Exercise directions — A single number is expected: the count of lines below where the word "master" occurs.

Supplied data —
File: src/dcl_pkg.sv
// Package of constants and types for the DAC code word loader
package dcl_pkg;
  localparam logic [4:0] DEV_ADDR_HI = 5'h03;
  localparam int ADDR_DC_BITS = 2;
  localparam int WORD_W = 16;
  localparam int CODE_W = 10;
  localparam int PD_POS = 15;
  localparam int UNUSED_HI_POS = 14;
  localparam int CODE_MSB_POS = 13;
  localparam int CODE_LSB_POS = 4;
  localparam logic [15:0] WORD_RST = 16'h0000;
  localparam logic [9:0] CODE_RST = 10'h000;
  localparam logic PD_RST = 1'b0;
  localparam int SYNC_STAGES = 2;

  typedef struct packed {
    logic pd;
    logic [9:0] code;
  } dcl_dac_t;

  typedef struct packed {
    logic start;
    logic stop;
    logic rise;
    logic fall;
  } dcl_ev_t;
endpackage : dcl_pkg
File: src/dcl_bus_sync.sv
// Two-stage synchroniser and edge / condition detector for the serial bus pins
`timescale 1ns/1ps
module dcl_bus_sync (
  input wire logic mclk_i,
  input wire logic nrst_i,
  input wire logic scl_i,
  input wire logic sda_i,
  output logic sda_o,
  output dcl_pkg::dcl_ev_t ev_o
);
  logic [1:0] scl_sync_reg;
  logic [1:0] sda_sync_reg;
  logic scl_d_reg;
  logic sda_d_reg;

  always_ff @(posedge mclk_i or negedge nrst_i) begin
    if (!nrst_i) begin
      scl_sync_reg <= 2'h3;
      sda_sync_reg <= 2'h3;
      scl_d_reg <= 1'b1;
      sda_d_reg <= 1'b1;
    end else begin
      scl_sync_reg <= {scl_sync_reg[0], scl_i};
      sda_sync_reg <= {sda_sync_reg[0], sda_i};
      scl_d_reg <= scl_sync_reg[1];
      sda_d_reg <= sda_sync_reg[1];
    end
  end

  wire scl_rise = scl_sync_reg[1] & ~scl_d_reg;
  wire scl_fall = ~scl_sync_reg[1] & scl_d_reg;
  wire bus_start = scl_sync_reg[1] & scl_d_reg & sda_d_reg & ~sda_sync_reg[1];
  wire bus_stop = scl_sync_reg[1] & scl_d_reg & ~sda_d_reg & sda_sync_reg[1];

  assign sda_o = sda_sync_reg[1];
  assign ev_o = '{start: bus_start, stop: bus_stop, rise: scl_rise, fall: scl_fall};
endmodule : dcl_bus_sync

File: src/dcl_loader.sv
// Serial bus slave that loads the input word and moves it to the DAC register
// Summary of operation
// - Two bytes, upper first, MSB first
// - Serial bits collect in sixteen-bit input word
// - DAC register loads only after whole word
// - Word bit 15 requests power-down when one
// - Word bits 13..4 give code bits 9..0
// - Word bit 14 and bits 3..0 ignored
// - Reads return word, upper byte first then lower byte, MSB first
// - Input word cleared after a two-byte read; kept after a one-byte read
// - Address 0001100, low two bits don't-care
// - Acknowledge address and both data bytes
`timescale 1ns/1ps
module dcl_loader (
  input wire logic mclk_i,
  input wire logic nrst_i,
  input wire logic scl_i,
  input wire logic sda_i,
  output logic sda_o,
  output logic sda_oe_o,
  output logic soft_power_down_bit_o,
  output logic [9:0] converter_code_bits_o,
  output logic [15:0] input_word_o
);
  typedef enum logic [2:0] {ST_IDLE, ST_ADDR, ST_ADDR_ACK, ST_WDATA, ST_WACK, ST_RDATA, ST_RACK} dcl_state_t;

  dcl_pkg::dcl_ev_t ev;
  logic sda_s;
  dcl_state_t state_reg, state_next;
  logic [7:0] shift_reg, shift_next;
  logic [3:0] bit_cnt_reg, bit_cnt_next;
  logic byte_idx_reg, byte_idx_next;
  logic rw_reg, rw_next;
  logic [15:0] word_reg, word_next;
  dcl_pkg::dcl_dac_t dac_reg, dac_next;
  logic oe_reg, oe_next;
  logic rd_done_reg, rd_done_next;

  dcl_bus_sync i_dcl_bus_sync (
    .mclk_i(mclk_i),
    .nrst_i(nrst_i),
    .scl_i(scl_i),
    .sda_i(sda_i),
    .sda_o(sda_s),
    .ev_o(ev)
  );

  wire addr_match = (shift_reg[7:3] == dcl_pkg::DEV_ADDR_HI);
  wire byte_full = (bit_cnt_reg == 4'h8);
  wire [7:0] rd_byte = byte_idx_reg ? word_reg[7:0] : word_reg[15:8];
  wire [2:0] rd_bit_idx = 3'h7 - bit_cnt_reg[2:0];
  wire [15:0] full_word = {word_reg[15:8], shift_reg};

  always_comb begin
    state_next = state_reg;
    shift_next = shift_reg;
    bit_cnt_next = bit_cnt_reg;
    byte_idx_next = byte_idx_reg;
    rw_next = rw_reg;
    word_next = word_reg;
    dac_next = dac_reg;
    oe_next = oe_reg;
    rd_done_next = rd_done_reg;
    if (ev.start) begin
      state_next = ST_ADDR;
      bit_cnt_next = 4'h0;
      byte_idx_next = 1'b0;
      oe_next = 1'b0;
      if (rd_done_reg) begin
        word_next = dcl_pkg::WORD_RST;
      end
      rd_done_next = 1'b0;
    end else if (ev.stop) begin
      state_next = ST_IDLE;
      oe_next = 1'b0;
      if (rd_done_reg) begin
        word_next = dcl_pkg::WORD_RST;
      end
      rd_done_next = 1'b0;
    end else begin
      unique case (state_reg)
        ST_IDLE: begin
          oe_next = 1'b0;
        end
        ST_ADDR: begin
          if (ev.rise && !byte_full) begin
            shift_next = {shift_reg[6:0], sda_s};
            bit_cnt_next = bit_cnt_reg + 4'h1;
          end else if (ev.fall && byte_full) begin
            if (addr_match) begin
              oe_next = 1'b1;
              rw_next = shift_reg[0];
              state_next = ST_ADDR_ACK;
            end else begin
              state_next = ST_IDLE;
            end
          end
        end
        ST_ADDR_ACK: begin
          if (ev.fall) begin
            bit_cnt_next = 4'h0;
            if (rw_reg) begin
              oe_next = ~rd_byte[3'h7];
              state_next = ST_RDATA;
            end else begin
              oe_next = 1'b0;
              state_next = ST_WDATA;
            end
          end
        end
        ST_WDATA: begin
          if (ev.rise && !byte_full) begin
            shift_next = {shift_reg[6:0], sda_s};
            bit_cnt_next = bit_cnt_reg + 4'h1;
          end else if (ev.fall && byte_full) begin
            oe_next = 1'b1;
            state_next = ST_WACK;
            if (!byte_idx_reg) begin
              word_next = {shift_reg, word_reg[7:0]};
            end else begin
              word_next = full_word;
              dac_next.pd = full_word[dcl_pkg::PD_POS];
              dac_next.code = full_word[dcl_pkg::CODE_MSB_POS:dcl_pkg::CODE_LSB_POS];
            end
          end
        end
        ST_WACK: begin
          if (ev.fall) begin
            oe_next = 1'b0;
            bit_cnt_next = 4'h0;
            byte_idx_next = ~byte_idx_reg;
            state_next = byte_idx_reg ? ST_IDLE : ST_WDATA;
          end
        end
        ST_RDATA: begin
          if (ev.fall) begin
            if (bit_cnt_reg == 4'h7) begin
              oe_next = 1'b0;
              bit_cnt_next = 4'h0;
              state_next = ST_RACK;
            end else begin
              bit_cnt_next = bit_cnt_reg + 4'h1;
              oe_next = ~rd_byte[rd_bit_idx - 3'h1];
            end
          end
        end
        ST_RACK: begin
          if (ev.rise) begin
            if (byte_idx_reg) begin
              rd_done_next = 1'b1;
              state_next = ST_IDLE;
            end else if (sda_s) begin
              state_next = ST_IDLE;
            end
          end else if (ev.fall) begin
            byte_idx_next = 1'b1;
            oe_next = ~word_reg[7];
            state_next = ST_RDATA;
          end
        end
        default: begin
          state_next = ST_IDLE;
        end
      endcase
    end
  end

  always_ff @(posedge mclk_i or negedge nrst_i) begin
    if (!nrst_i) begin
      state_reg <= ST_IDLE;
      shift_reg <= 8'h00;
      bit_cnt_reg <= 4'h0;
      byte_idx_reg <= 1'b0;
      rw_reg <= 1'b0;
      word_reg <= dcl_pkg::WORD_RST;
      dac_reg <= '{pd: dcl_pkg::PD_RST, code: dcl_pkg::CODE_RST};
      oe_reg <= 1'b0;
      rd_done_reg <= 1'b0;
    end else begin
      state_reg <= state_next;
      shift_reg <= shift_next;
      bit_cnt_reg <= bit_cnt_next;
      byte_idx_reg <= byte_idx_next;
      rw_reg <= rw_next;
      word_reg <= word_next;
      dac_reg <= dac_next;
      oe_reg <= oe_next;
      rd_done_reg <= rd_done_next;
    end
  end

  assign sda_o = 1'b0;
  assign sda_oe_o = oe_reg;
  assign soft_power_down_bit_o = dac_reg.pd;
  assign converter_code_bits_o = dac_reg.code;
  assign input_word_o = word_reg;

  property p_dac_only_on_second_byte;
    @(posedge mclk_i) disable iff (!nrst_i)
      (dac_reg != $past(dac_reg)) |-> ($past(state_reg) == ST_WDATA && $past(byte_idx_reg));
  endproperty
  a_dac_only_on_second_byte: assert property (p_dac_only_on_second_byte) else $error("DAC changed early");

  property p_dac_map;
    @(posedge mclk_i) disable iff (!nrst_i)
      ($past(state_reg) == ST_WDATA && $past(byte_idx_reg) && state_reg == ST_WACK) |->
        (dac_reg.code == {$past(word_reg[13:8]), $past(shift_reg[7:4])} && dac_reg.pd == $past(word_reg[15]));
  endproperty
  a_dac_map: assert property (p_dac_map) else $error("DAC field mapping wrong");

  property p_read_clear;
    @(posedge mclk_i) disable iff (!nrst_i)
      (rd_done_reg && (ev.stop || ev.start)) |=> (word_reg == dcl_pkg::WORD_RST);
  endproperty
  a_read_clear: assert property (p_read_clear) else $error("Input word not cleared after read");

  property p_addr_ack;
    @(posedge mclk_i) disable iff (!nrst_i)
      (state_reg == ST_ADDR && byte_full && ev.fall && !ev.start && !ev.stop && addr_match) |=> sda_oe_o;
  endproperty
  a_addr_ack: assert property (p_addr_ack) else $error("Address not acknowledged");

  property p_no_ack_foreign;
    @(posedge mclk_i) disable iff (!nrst_i)
      (state_reg == ST_ADDR && byte_full && ev.fall && !ev.start && !ev.stop && !addr_match) |=> state_reg == ST_IDLE;
  endproperty
  a_no_ack_foreign: assert property (p_no_ack_foreign) else $error("Foreign address accepted");

  property p_data_ack;
    @(posedge mclk_i) disable iff (!nrst_i)
      (state_reg == ST_WACK) |-> sda_oe_o;
  endproperty
  a_data_ack: assert property (p_data_ack) else $error("Data byte not acknowledged");

  property p_shift_msb_first;
    @(posedge mclk_i) disable iff (!nrst_i)
      (state_reg == ST_WDATA && ev.rise && !byte_full && !ev.start && !ev.stop) |=>
        (shift_reg[0] == $past(sda_s) && shift_reg[7:1] == $past(shift_reg[6:0]));
  endproperty
  a_shift_msb_first: assert property (p_shift_msb_first) else $error("Shift order wrong");

  property p_read_first_bit;
    @(posedge mclk_i) disable iff (!nrst_i)
      (state_reg == ST_ADDR_ACK && rw_reg && ev.fall && !ev.start && !ev.stop) |=> (sda_oe_o == ~word_reg[15]);
  endproperty
  a_read_first_bit: assert property (p_read_first_bit) else $error("Read MSB wrong");
endmodule : dcl_loader

File: config.mk
export PLATFORM = sky130hd
export DESIGN_NAME = dcl_loader
export DESIGN_NICKNAME = d
export VERILOG_FILES = /design/src/dcl_pkg.sv /design/src/dcl_bus_sync.sv /design/src/dcl_loader.sv
export SDC_FILE = /design/constraint.sdc
export NUM_CORES = 1
export LEC_CHECK = 0
export ABC_AREA = 1
export BUFFER_PORTS_ARGS = -buffer_cell sky130_fd_sc_hd__buf_2
export CAP_MARGIN = 25
export CORE_MARGIN = 4
export CORE_UTILIZATION = 50
export DETAILED_ROUTE_END_ITERATION = 6
export GPL_TIMING_DRIVEN = 0
export PLACE_DENSITY = 0.7
export SLEW_MARGIN = 20
export SYNTH_ARGS = -nofsm -noshare
export SYNTH_HDL_FRONTEND = slang
export SYNTH_SLANG_ARGS = --single-unit
File: constraint.sdc
create_clock -name mclk_i -period 3.8 [get_ports mclk_i]
set_input_delay 0.38 -clock mclk_i [delete_from_list [all_inputs] [get_ports mclk_i]]
set_output_delay 0.38 -clock mclk_i [all_outputs]
set_load 0.05 [all_outputs]
==> results of run 1 <==
worst max-delay path, stage by stage (launching register included):
cell	delay, ps
dfrtp_1	390
clkbuf_1	200
inv_1	210
ha_1	180
nand3_1	220
nor3_4	280
nor2_1	110
nor3_4	330
o22ai_1	120
per-stage QoR:
step           power, mW  std cells  area, µm²  hold slack, ps  setup WS [ps]
4_1_cts            1.272        428       2949           103.6           1592
3_3_place_gp      0.8911        420       2839           346.5           1664
2_1_floorplan     0.8230        322       2600           84.41           2017
6_report           1.261        428       2949           79.12           1621
5_1_grt            1.344        428       2949           131.3           1411
3_5_place_dp      0.8965        420       2841           347.8           1599
routing by layer:
| metal | global-route usage | part of all wire | up-vias |
|---|---|---|---|
| li1 | - | - | 1115 |
| met1 | 0.2952 | 0.47 | 995 |
| met2 | 0.3187 | 0.45 | 70 |
| met3 | 0.04709 | 0.066 | 13 |
| met4 | 0.09122 | 0.019 | 0 |
| met5 | 0 | 0 | - |
power by group:
group | internal [mW] | switching, mW
Sequential | 0.588 | 0.0334
Clock | 0.196 | 0.177
Combinational | 0.0881 | 0.178
placed cells by master, fill, tap and decap left out, types with 4 or more instances in the layout:
| master | n |
|---|---|
| o21ai_0 | 20 |
| clkbuf_8 | 5 |
| o21ai_1 | 8 |
| nor2_1 | 29 |
| dfstp_2 | 6 |
| o22ai_1 | 8 |
| inv_1 | 37 |
| dfrtp_1 | 46 |
| buf_2 | 33 |
| inv_2 | 4 |
| nand2_2 | 4 |
| clkbuf_1 | 4 |
| nand3_1 | 25 |
| nand2_1 | 95 |
final timing paths:
path | cells past startpoint | slack, ps | end | start
setup / recovery | 8 | 1620 | input_word_o[4] | bit_cnt_reg[0]
hold / removal | 1 | 80 | soft_power_down_bit_o | nrst_i
setup reg to reg | 8 | 1620 | input_word_o[4] | bit_cnt_reg[0]
hold reg to reg | 0 | 360 | i_dcl_bus_sync.scl_sync_reg[1] | i_dcl_bus_sync.scl_sync_reg[0]
max in group asynchronous | 1 | 3280 | state_reg[0] | nrst_i
min in group mclk_i | 1 | 170 | i_dcl_bus_sync.scl_sync_reg[0] | scl_i
cell type report:
class                   count  area (µm²)
plain buffers               7       33.78
clock buffers               6       72.57
clock inverters             2       35.03
fillers                   453        1931
inverters                  42       157.7
multi-input cells         221        1100
flip-flops and latches     52        1309
well taps                  67       83.83
repair buffers             31       157.7
cells by family after synthesis:
logic type	synth area share
AO/OA/AOI/OAI	0.1107
XOR/XNOR	0.006738
adder cells (fa/ha/maj)	0.009623
buffers and inverters	0.07362
flip-flops	0.5034
multiplexers	0.003850
other	0.001442
AND/OR/NAND/NOR	0.2907
==> qor.txt, run 1 <==
status: finished, final reports clean
crit-path max FO: 8
Ports: 33
FF+latch count, synth: 52
P&R area growth vs syn: 13.43%
# nets final: 366
H-Tree Depth: 2
1st-pass router iterations: 4
crit path DAT: 2350 ps
WS Path Type: flop to flop
Cell Pwr Density: 427.6 nW/µm²
pin count of the biggest net entering global routing: 53
clock slew at reported path FFs: 90 ps
TritonCTS clock tree: yes
Overflow after GRT: 0
CP Data Required Time: 3970 ps
hold_buf cts: 0
wire per inst: 13.86 µm
Finished Core Util: 0.6044
DPL Wire Length: 4429 µm
Mapped Cells: 322
Worst slew margin: 0.5771
Seq/Total Area, Yosys: 0.5034
diodes inserted: 0
CTS Buf Count: 5
most frequent cell after synthesis: nand2_1
Worst Clk Skew: 9.811 ps
via count: 2193
Post-synth EDFFs: 0
largest cells by area after synthesis: dfrtp_1 (44%), nand2_1 (14%), dfstp_2 (6.1%)
Starting Density: 0.5328
RSZ-0062 raised after global routing: false
port bufs: 31
CP Launch Type: flop
worst-skew pair later-pin latency: 310 ps
# resized after CTS: 0
All-Layer GR Usage: 0.2125
CP Capture Type: flop
FFs w/ async S/R, synth: 1.000
first-pass GRT wire length: 10580 µm
final hold violations: 0
total setup buffers inserted after CTS: 0
dominant synthesized flop cell: dfrtp_1
Die ar.: 6418 µm²
Peak supply drop: 0.2711 mV
fraction of layout cells with a size suffix above 1: 0.1884
measured slew at the worst slew-check pin: 634.3 ps
Lkg Pwr: 1.513 nW
Slew Limit Fails: 0
drc violations: 0
routed wire length: 5931 µm
Yosys top cell by area: dfrtp_1
antenna viol nets, final: 0
# clock sinks: 52
Synth top area share: 0.4427
Max Cap Viol: 0
clk buf depth: 2
vias in the first global route: 2214
Final Setup Violations: 0
antenna violations before repair: 0
Iteration-0 DRC Markers: 186
min cycle time layout: 2179 ps
syn_nets: 328
synth unique cells: 36
Die Span Y: 80.11 µm
via density per instance: 5.124
worst hold path class: input pin to asynchronous set/reset pin
Synth Area per Inst: 8.075 µm²
Achievable Freq: 458.9 MHz
Mapped Area: 2600 µm²
root buffer cell: clkbuf_8
row count: 25
Die W: 80.11 µm
synth cell count leaders: nand2_1 (95), dfrtp_1 (46), inv_1 (37)
gpl congestion: 0.8750
Synth Warn #: 0
Final period util: 0.5734
Core ar.: 4880 µm²
Setup TNS: 0 ps
max FFs per register: 16
No activity file was read; power rests on OpenSTA's default activity.
==> inputs of run 2 (changes only) <==
ABC_AREA = 0   (was 1)
PLACE_DENSITY = 0.73   (was 0.7)
clock period = 1.8 ns   (was 3.8 ns; I/O delays follow)
==> run 2 against run 1 <==
Net effect:
- the flow now finishes with violations (setup timing)
- final cell count down 5.6%
- sequential power up 140%
- highest routed layer unchanged
- wire length up 21%
- critical path type unchanged
- largest power group is now combinational logic
==> qor.txt, run 2 <==
status: finished, violations left
failing checks: setup timing
Inst Count DP: 367 (-13%)
Mapped Cells: 266 (-17%)
max incr delay on CP: 510 ps (+120 ps)
WS Path Type: flop to flop
CP Capture Type: flop
min cycle time layout: 2172 ps (-6.615 ps)
crit-path cells: clkbuf_8 > inv_4 > ha_4 > mux4_2 > mux2_4 > o32ai_2 > a21oi_2 > mux2i_1
Lkg Pwr: 1.731 nW (+14%)
CTS Buf Count: 5 (unchanged)
diodes inserted: 0 (unchanged)
antenna violations before repair: 0 (unchanged)
Max Cap Viol: 0 (unchanged)
syn_nets: 272 (-17%)
first-pass GRT wire length: 11050 µm (+4.4%)
synth cell count leaders: nand2_1 (66), dfrtp_1 (46), o21ai_0 (13)
Overflow after GRT: 0 (unchanged)
Synth Area per Inst: 10.07 µm² (+25%)
dominant synthesized flop cell: dfrtp_1
port bufs: 31 (unchanged)
Met2 Wirelength: 3522 µm (+33%)
Slew Limit Fails: 0 (unchanged)
final instance count without filler cells: 404 (-5.6%)
# nets final: 339 (-7.4%)
DPL Wire Length: 4307 µm (-2.8%)
Cell Pwr Density: 1039 nW/µm² (+140%)
Ports: 33 (unchanged)
P&R area growth vs syn: 35.22%
Hold Crit Depth: 0
Yosys top cell by area: dfrtp_1
# clock sinks: 52 (unchanged)
antenna viol nets, final: 0 (unchanged)
Worst Clk Skew: 7.985 ps (-1.826 ps)
final hold violations: 0 (unchanged)
hold endpoint: i_dcl_bus_sync.sda_sync_reg[1]
Worst Reg-to-Reg Cells: 8 (unchanged)
drc violations: 0 (unchanged)
clk buf depth: 2 (unchanged)
1st-pass router iterations: 5 (+1)
Starting Density: 0.5212 (-0.01164)
max FFs per register: 16 (unchanged)
WP buf/inv: 2 (unchanged)
M1 wire length: 3140 µm (+13%)
Final Setup Violations: 34 (+34)
crit path DAT: 2400 ps (+50 ps)
Achievable Freq: 460.3 MHz (+0.30%)
routed wire length: 7163 µm (+21%)
worst-skew pair later-pin latency: 310 ps (about the same)
FF-to-FF Start: bit_cnt_reg[0]
clock slew at reported path FFs: 90 ps (about the same)
leading cell type in the layout, fill and taps excluded: dfrtp_1
Core ar.: 5140 µm² (+5.3%)
CP Launch Type: flop
wire per inst: 17.73 µm (+28%)
met3 WL: 401 µm (+2.0%)
Post-synth EDFFs: 0 (unchanged)
gpl congestion: 0.8987 (+2.7%)
synth unique cells: 63 (+75%)
R2R Setup Slk: -370 ps (-1990 ps)
Synth Warn #: 0 (unchanged)
Die ar.: 6593 µm² (+2.7%)
Final period util: 1.207 (+0.6335)
Seq/Total Area, Yosys: 0.4886 (-0.01481)
root buffer cell: clkbuf_8
Synth top area share: 0.4297 (-0.01303)
Top Metal Used: met4
largest cells by area after synthesis: dfrtp_1 (43%), nand2_1 (9.2%), dfstp_2 (5.9%)
All-Layer GR Usage: 0.2187 (+0.006252)
Mapped Area: 2679 µm² (+3.0%)
row count: 26 (+4.0%)
most frequent cells in the layout: dfrtp_1 (46), nand2_1 (39), buf_2 (31), buf_4 (21), nand2_2 (21)
most frequent cell after synthesis: nand2_1
CP Data Required Time: 2030 ps (-1940 ps)
via count: 2344 (+6.9%)
RSZ-0062 raised after global routing: true
Iteration-0 DRC Markers: 209 (+12%)
min-delay src: i_dcl_bus_sync.sda_sync_reg[0]
via density per instance: 5.802 (+13%)
final worst slack: -372.4 ps (-1993 ps)
Power Total: 3.764 mW (+200%)
Worst slew margin: 0.5659 (-0.01118)
Die W: 81.20 µm (+1.4%)
TritonCTS clock tree: yes
vias in the first global route: 2203 (-0.50%)
Die Span Y: 81.20 µm (+1.4%)
FF+latch count, synth: 52 (unchanged)
pin count of the biggest net entering global routing: 53 (unchanged)
crit-path max FO: 6 (-2)
H-Tree Depth: 2 (unchanged)
fraction of layout cells with a size suffix above 1: 0.4701 (+0.2817)
FFs w/ async S/R, synth: 1.000 (unchanged)
family with the most delay on the worst path: multiplexers
Peak supply drop: 0.7527 mV (+180%)
terminus of the critical flop-to-flop path: sda_oe_o
measured slew at the worst slew-check pin: 651.1 ps (+16.78 ps)
worst hold path class: flop to flop
crit path max-delay cell type: mux4_2
==> run 2: cell count changes after synthesis, moves of 6 or more <==
cell     previous run  this run
a21oi_1             3         9
inv_1              37         5
mux2_2              0        11
nand2_1            95        66
nand3_1            25         8
nor2_1             29        10
o21ai_0            20        13
o21ai_1             8         0
o22ai_1             8         1
==> run 2: through the flow <==
stage	TNS [ps]	hold WS [ps]	util	worst slack, ps	cell area (µm²)
2_1_floorplan	-270.5	-115.6	-	-219.8	2713
3_3_place_gp	-5929	284.6	0.5750	-391.3	2955
3_5_place_dp	-6918	251.0	0.5755	-380.7	2958
4_1_cts	-3206	362.0	0.6490	-357.9	3336
5_1_grt	-7406	368.7	0.7047	-480.8	3622
6_report	-4822	360.4	0.7047	-372.4	3622
==> run 2: cell families (layout without fill, tap and decap cells) <==
group           after synthesis  in the layout  synth area share
compound gates               56             56            0.1485
xor+xnor                      3              3          0.009810
fa+ha+maj                     2              2          0.009340
buf+inv                      21             89           0.03690
flops                        52             52            0.4886
mux                          20             20           0.09668
other cells                   1              1          0.001400
simple gates                111            111            0.2088
==> run 2: power by group <==
part	internal, mW	leakage, nW	switching (mW)
combinational	0.761	0.992	0.843
sequential	1.30	0.694	0.187
clock	0.278	0.0456	0.390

Task response — 2